Gotham Schools reports that the New York City Department of Education rolled out this year’s school report card grades by highlighting the grades’ stability between this year and last. That is, they argued that schools’ grades were roughly the same between years, which is supposed to serve as evidence of the system’s quality.

The city’s logic here is generally sound. As I’ve noted before, most schools don’t undergo drastic changes in their operations over the course of a year, and so fluctuations in grades among a large number of schools might serve as a warning sign that there’s something wrong with the measures being used. Conversely, it’s not unreasonable to expect from a high-quality rating system that, over a two-year period, some schools would get higher grades and some lower, but that most would stay put. That was the city’s argument this year.

The only problem is that this wasn’t really the case.

The NYCDOE’s specific evidence of system “stability” is that the vast majority of schools – about 90 percent - either received the same grade in 2010-11 as in 2009-10, or “moved” only one grade level, whether up or down (e.g., from D to C or A to B).

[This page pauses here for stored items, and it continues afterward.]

==> src/rtl/ctrl_sequencer_sc_counter.sv <==
// sc_counter: W-bit sequence counter, async active-high reset, clear has priority over increment.
// Ports: clk, rst, inr (increment), clr (clear), cnt (current count).
module sc_counter #(
  parameter int W = 3
) (
  input  logic         clk,
  input  logic         rst,
  input  logic         inr,
  input  logic         clr,
  output logic [W-1:0] cnt
);

  logic [W-1:0] cnt_q, cnt_d;

  always_comb begin
    cnt_d = cnt_q;
    if (clr)      cnt_d = '0;
    else if (inr) cnt_d = cnt_q + W'(1);
  end

  always_ff @(posedge clk or posedge rst) begin
    if (rst) cnt_q <= '0;
    else     cnt_q <= cnt_d;
  end

  assign cnt = cnt_q;

endmodule

==> src/rtl/ctrl_sequencer.sv <==
// ctrl_sequencer: timing/control unit of the 16-bit accumulator machine.
// Inputs: CLK, RST (async, active-high), IR, FGI, FGO.
// Outputs: busSEL, memRD/memWR, register strobes, skip strobes, acOP, eOP,
//          fgiCLR/fgoCLR, S (running) and T (sequence counter).
// Optional: INTERRUPT_EN adds the IEN and R flip-flops and the interrupt cycle.
module ctrl_sequencer
  import ctrl_pkg::*;
#(
  parameter int DW   = 16,
  parameter int SC_W = 3
) (
  input  logic            CLK,
  input  logic            RST,
  input  logic [DW-1:0]   IR,
  input  logic            FGI,
  input  logic            FGO,
  output logic [2:0]      busSEL,
  output logic            memRD,
  output logic            memWR,
  output logic            arLD,
  output logic            arINR,
  output logic            arCLR,
  output logic            pcLD,
  output logic            pcINR,
  output logic            pcCLR,
  output logic            irLD,
  output logic            drLD,
  output logic            drINR,
  output logic            trLD,
  output logic            outLD,
  output logic            ISZ,
  output logic            SPA,
  output logic            SNA,
  output logic            SZA,
  output logic            SZE,
  output ac_op_t          acOP,
  output e_op_t           eOP,
  output logic            fgiCLR,
  output logic            fgoCLR,
  output logic            S,
  output logic [SC_W-1:0] T
);

  logic [2:0]      d_q, d_d;
  logic            i_q, i_d;
  logic            s_q, s_d;
  logic            sc_clr;
  logic [SC_W-1:0] sc_t;
  bus_sel_t        bus_sel;

  sc_counter #(.W(SC_W)) u_sc (
    .clk (CLK),
    .rst (RST),
    .inr (s_q),
    .clr (sc_clr),
    .cnt (sc_t)
  );

`ifdef INTERRUPT_EN
  logic ien_q, ien_d;
  logic r_q, r_d;

  always_ff @(posedge CLK or posedge RST) begin
    if (RST) begin
      ien_q <= 1'b0;
      r_q   <= 1'b0;
    end else begin
      ien_q <= ien_d;
      r_q   <= r_d;
    end
  end
`endif

  always_ff @(posedge CLK or posedge RST) begin
    if (RST) begin
      d_q <= '0;
      i_q <= 1'b0;
      s_q <= 1'b1;
    end else begin
      d_q <= d_d;
      i_q <= i_d;
      s_q <= s_d;
    end
  end

  always_comb begin
    d_d     = d_q;
    i_d     = i_q;
    s_d     = s_q;
`ifdef INTERRUPT_EN
    ien_d   = ien_q;
    r_d     = r_q;
`endif
    sc_clr  = 1'b0;
    bus_sel = BUS_NONE;
    memRD   = 1'b0;
    memWR   = 1'b0;
    arLD    = 1'b0;
    arINR   = 1'b0;
    arCLR   = 1'b0;
    pcLD    = 1'b0;
    pcINR   = 1'b0;
    pcCLR   = 1'b0;
    irLD    = 1'b0;
    drLD    = 1'b0;
    drINR   = 1'b0;
    trLD    = 1'b0;
    outLD   = 1'b0;
    ISZ     = 1'b0;
    SPA     = 1'b0;
    SNA     = 1'b0;
    SZA     = 1'b0;
    SZE     = 1'b0;
    acOP    = AC_NOP;
    eOP     = E_NOP;
    fgiCLR  = 1'b0;
    fgoCLR  = 1'b0;

    if (!s_q) begin
      sc_clr = 1'b1;
    end else if (sc_t > SC_W'(6)) begin
      sc_clr = 1'b1;
`ifdef INTERRUPT_EN
    end else if (!r_q && (sc_t <= SC_W'(2)) && ien_q && (FGI || FGO)) begin
      // Entry cycle issues no strobes and restarts T, so the R cycle always begins at T0.
      r_d    = 1'b1;
      sc_clr = 1'b1;
    end else if (r_q) begin
      case (sc_t)
        SC_W'(0): begin arCLR = 1'b1; trLD = 1'b1; bus_sel = BUS_PC; end
        SC_W'(1): begin memWR = 1'b1; bus_sel = BUS_TR; pcCLR = 1'b1; end
        SC_W'(2): begin pcINR = 1'b1; ien_d = 1'b0; r_d = 1'b0; sc_clr = 1'b1; end
        default:  sc_clr = 1'b1;
      endcase
`endif
    end else begin
      case (sc_t)
        SC_W'(0): begin arLD = 1'b1; bus_sel = BUS_PC; end
        SC_W'(1): begin irLD = 1'b1; memRD = 1'b1; bus_sel = BUS_MEM; pcINR = 1'b1; end
        SC_W'(2): begin
          arLD    = 1'b1;
          bus_sel = BUS_IR;
          d_d     = IR[IR_OP_HI:IR_OP_LO];
          i_d     = IR[IR_I];
        end
        SC_W'(3): begin
          if (d_q == OP_REGREF) begin
            sc_clr = 1'b1;
            if (i_q) begin
              if      (IR[IO_INP]) begin acOP = AC_INPR; fgiCLR = 1'b1; end
              else if (IR[IO_OUT]) begin outLD = 1'b1; bus_sel = BUS_AC; fgoCLR = 1'b1; end
              else if (IR[IO_SKI]) pcINR = FGI;
              else if (IR[IO_SKO]) pcINR = FGO;
`ifdef INTERRUPT_EN
              else if (IR[IO_ION]) ien_d = 1'b1;
              else if (IR[IO_IOF]) ien_d = 1'b0;
`endif
            end else begin
              if      (IR[RR_CLA]) acOP = AC_CLR;
              else if (IR[RR_CLE]) eOP = E_CLR;
              else if (IR[RR_CMA]) acOP = AC_CMA;
              else if (IR[RR_CME]) eOP = E_CMP;
              else if (IR[RR_CIR]) begin acOP = AC_SHR; eOP = E_ALU; end
              else if (IR[RR_CIL]) begin acOP = AC_SHL; eOP = E_ALU; end
              else if (IR[RR_INC]) acOP = AC_INC;
              else if (IR[RR_SPA]) SPA = 1'b1;
              else if (IR[RR_SNA]) SNA = 1'b1;
              else if (IR[RR_SZA]) SZA = 1'b1;
              else if (IR[RR_SZE]) SZE = 1'b1;
              else if (IR[RR_HLT]) s_d = 1'b0;
            end
          end else if (i_q) begin
            arLD = 1'b1; memRD = 1'b1; bus_sel = BUS_MEM;
          end
        end
        default: begin
          case (d_q)
            OP_AND, OP_ADD, OP_LDA: begin
              if (sc_t == SC_W'(4)) begin
                drLD = 1'b1; memRD = 1'b1; bus_sel = BUS_MEM;
              end else begin
                sc_clr = 1'b1;
                if (sc_t == SC_W'(5)) begin
                  if (d_q == OP_AND)      begin acOP = AC_AND; eOP = E_NOP; end
                  else if (d_q == OP_ADD) begin acOP = AC_ADD; eOP = E_ALU; end
                  else                    acOP = AC_LDDR;
                end
              end
            end
            OP_STA: begin
              sc_clr = 1'b1;
              if (sc_t == SC_W'(4)) begin memWR = 1'b1; bus_sel = BUS_AC; end
            end
            OP_BUN: begin
              sc_clr = 1'b1;
              if (sc_t == SC_W'(4)) begin pcLD = 1'b1; bus_sel = BUS_AR; end
            end
            OP_BSA: begin
              if (sc_t == SC_W'(4)) begin
                memWR = 1'b1; bus_sel = BUS_PC; arINR = 1'b1;
              end else begin
                sc_clr = 1'b1;
                if (sc_t == SC_W'(5)) begin pcLD = 1'b1; bus_sel = BUS_AR; end
              end
            end
            OP_ISZ: begin
              if (sc_t == SC_W'(4)) begin
                drLD = 1'b1; memRD = 1'b1; bus_sel = BUS_MEM;
              end else if (sc_t == SC_W'(5)) begin
                drINR = 1'b1;
              end else begin
                memWR = 1'b1; bus_sel = BUS_DR; ISZ = 1'b1; sc_clr = 1'b1;
              end
            end
            default: sc_clr = 1'b1;
          endcase
        end
      endcase
    end
  end

  assign busSEL = bus_sel;
  assign S      = s_q;
  assign T      = sc_t;

endmodule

Notice how the “or” in that statement masks how many schools changed one grade by lumping them together with schools that didn’t change at all. This is important because there are only five possible grades (A-F) in the NYC system, and over 90 percent of schools received an A, B or C. Given this distribution, a change of one grade is rather large. At the very least, you certainly can’t group together schools that changed one grade with those that didn’t change, and portray that percentage as a stability rate.

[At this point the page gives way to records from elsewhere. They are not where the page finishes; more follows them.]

## src/rtl/store_buffer.sv

```systemverilog
// Write-back store queue owning the single data-memory port: loads bypass
// immediately, buffered stores drain in FIFO order whenever no load needs the port.
module store_buffer #(
   parameter int unsigned DEPTH      = 4,
   parameter int unsigned ADDR_WIDTH = 32,
   parameter int unsigned DATA_WIDTH = 32
) (
   input  logic                        clk,
   input  logic                        reset,
   input  logic                        st_valid,
   input  logic [ADDR_WIDTH-1:0]       st_addr,
   input  logic [DATA_WIDTH-1:0]       st_data,
   input  logic [2:0]                  st_funct3,
   output logic                        st_ready,
   input  logic                        ld_valid,
   input  logic [ADDR_WIDTH-1:0]       ld_addr,
   input  logic [2:0]                  ld_funct3,
   output logic                        ld_hazard,
   output logic                        mem_wr_en,
   output logic [ADDR_WIDTH-1:0]       mem_addr,
   output logic [DATA_WIDTH-1:0]       mem_wr_data,
   output logic [2:0]                  mem_funct3,
   output logic                        empty,
   output logic [$clog2(DEPTH):0]      count
);

   localparam int unsigned PTR_W = $clog2(DEPTH);
   localparam int unsigned CNT_W = PTR_W + 1;

   logic [ADDR_WIDTH-1:0] ent_addr   [DEPTH];
   logic [DATA_WIDTH-1:0] ent_data   [DEPTH];
   logic [2:0]            ent_funct3 [DEPTH];
   logic [DEPTH-1:0]      ent_valid;

   logic [PTR_W-1:0]      wr_ptr;
   logic [PTR_W-1:0]      rd_ptr;
   logic                  enq;
   logic                  deq;
   logic                  addr_hit;
   logic                  load_sel;

   assign empty    = (count == '0);
   assign st_ready = (count < CNT_W'(DEPTH));
   assign enq      = st_valid && st_ready;
   assign deq      = mem_wr_en;

   // Word-granular match against buffered entries only; a store being
   // enqueued this cycle is deliberately not considered.
   always_comb begin
      addr_hit = 1'b0;
      for (int unsigned i = 0; i < DEPTH; i++) begin
         if (ent_valid[i] &&
             ent_addr[i][ADDR_WIDTH-1:2] == ld_addr[ADDR_WIDTH-1:2]) begin
            addr_hit = 1'b1;
         end
      end
      ld_hazard = ld_valid && addr_hit;
   end

   assign load_sel = ld_valid && !ld_hazard;

   always_comb begin
      mem_wr_en   = 1'b0;
      mem_addr    = ld_addr;
      mem_funct3  = ld_funct3;
      mem_wr_data = '0;
      if (!empty) begin
         mem_wr_data = ent_data[rd_ptr];
      end
      if (!load_sel && !empty) begin
         mem_wr_en  = 1'b1;
         mem_addr   = ent_addr[rd_ptr];
         mem_funct3 = ent_funct3[rd_ptr];
      end
   end

   always_ff @(posedge clk or posedge reset) begin
      if (reset) begin
         wr_ptr    <= '0;
         rd_ptr    <= '0;
         count     <= '0;
         ent_valid <= '0;
         for (int unsigned i = 0; i < DEPTH; i++) begin
            ent_addr[i]   <= '0;
            ent_data[i]   <= '0;
            ent_funct3[i] <= '0;
         end
      end else begin
         // enq and deq never target the same slot: enq needs a free slot,
         // deq needs an occupied one, and wr_ptr == rd_ptr only when empty or full.
         if (deq) begin
            ent_valid[rd_ptr] <= 1'b0;
            rd_ptr            <= rd_ptr + PTR_W'(1);
         end
         if (enq) begin
            ent_addr[wr_ptr]   <= st_addr;
            ent_data[wr_ptr]   <= st_data;
            ent_funct3[wr_ptr] <= st_funct3;
            ent_valid[wr_ptr]  <= 1'b1;
            wr_ptr             <= wr_ptr + PTR_W'(1);
         end
         if (enq && !deq) begin
            count <= count + CNT_W'(1);
         end else if (deq && !enq) begin
            count <= count - CNT_W'(1);
         end
      end
   end

endmodule

```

So, let’s take a look at the actual stability rates. Using data from NYCDOE website, here’s the simple breakdown in the “movement” of grades among schools that got a grade both this year and last.

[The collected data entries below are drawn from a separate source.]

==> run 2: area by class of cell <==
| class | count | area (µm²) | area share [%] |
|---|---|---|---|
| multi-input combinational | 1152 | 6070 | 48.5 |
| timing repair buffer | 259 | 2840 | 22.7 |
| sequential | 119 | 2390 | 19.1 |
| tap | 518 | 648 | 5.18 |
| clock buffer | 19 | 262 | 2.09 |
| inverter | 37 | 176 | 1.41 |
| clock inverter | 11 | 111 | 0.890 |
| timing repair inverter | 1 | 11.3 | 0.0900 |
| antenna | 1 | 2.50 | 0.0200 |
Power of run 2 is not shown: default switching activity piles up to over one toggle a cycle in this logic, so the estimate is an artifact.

As you can see, it’s true that roughly nine out of ten schools “moved” one grade or fewer (up or down), but it’s also true that only about 45 percent schools’ ratings were stable, while most schools’ grades – about 55 percent - were different in 2010-11 compared with 2009-10.
(Side note: The year-to-year stability of the city’s grades was almost identical to that among public schools in Ohio, as I showed in this post.)

Look – as stated above, it’s reasonable to expect a degree of instability from even a well-designed system, and I can’t say whether these results are “good” or “bad” by any absolute standard. Designing school ratings systems is not an exact science, and it’s tough to separate the “real” improvement (or degradation) from the various forms of error that might emerge.

What I can say is that the level of year-to-year stability summarized in the graph is most definitely not something that I would hold up as evidence of the system’s quality. If anything, I would say that most schools getting different grades is a cause for concern, not celebration. I’m frankly surprised the city chose to do this.

This is the second time during the past three months that the city has characterized their performance data in a misleading fashion. In August, Mayor Bloomberg called the city’s test results “dramatic progress," though they were neither dramatic nor progress. Of course, such misrepresentation is hardly limited to New York, and it is in large part attributable to a political environment in which test scores can make or break the careers of elected officials, superintendents and teachers. When the stakes are that high, presenting data can become a political exercise, and that’s precisely the opposite of what it’s supposed to be.

- Matt Di Carlo


Post-script: Although this post addresses New York City’s claims of stability using schools’ letter grades as their evidence, it’s also worth noting that the grades are derived from actual index scores. The scores range from zero to 100. The correlation between this year’s scores and last year’s is 0.61 (r2=0.37, p<.01). In the context of this post, I would interpret this as a modest relationship (see here for a related debate).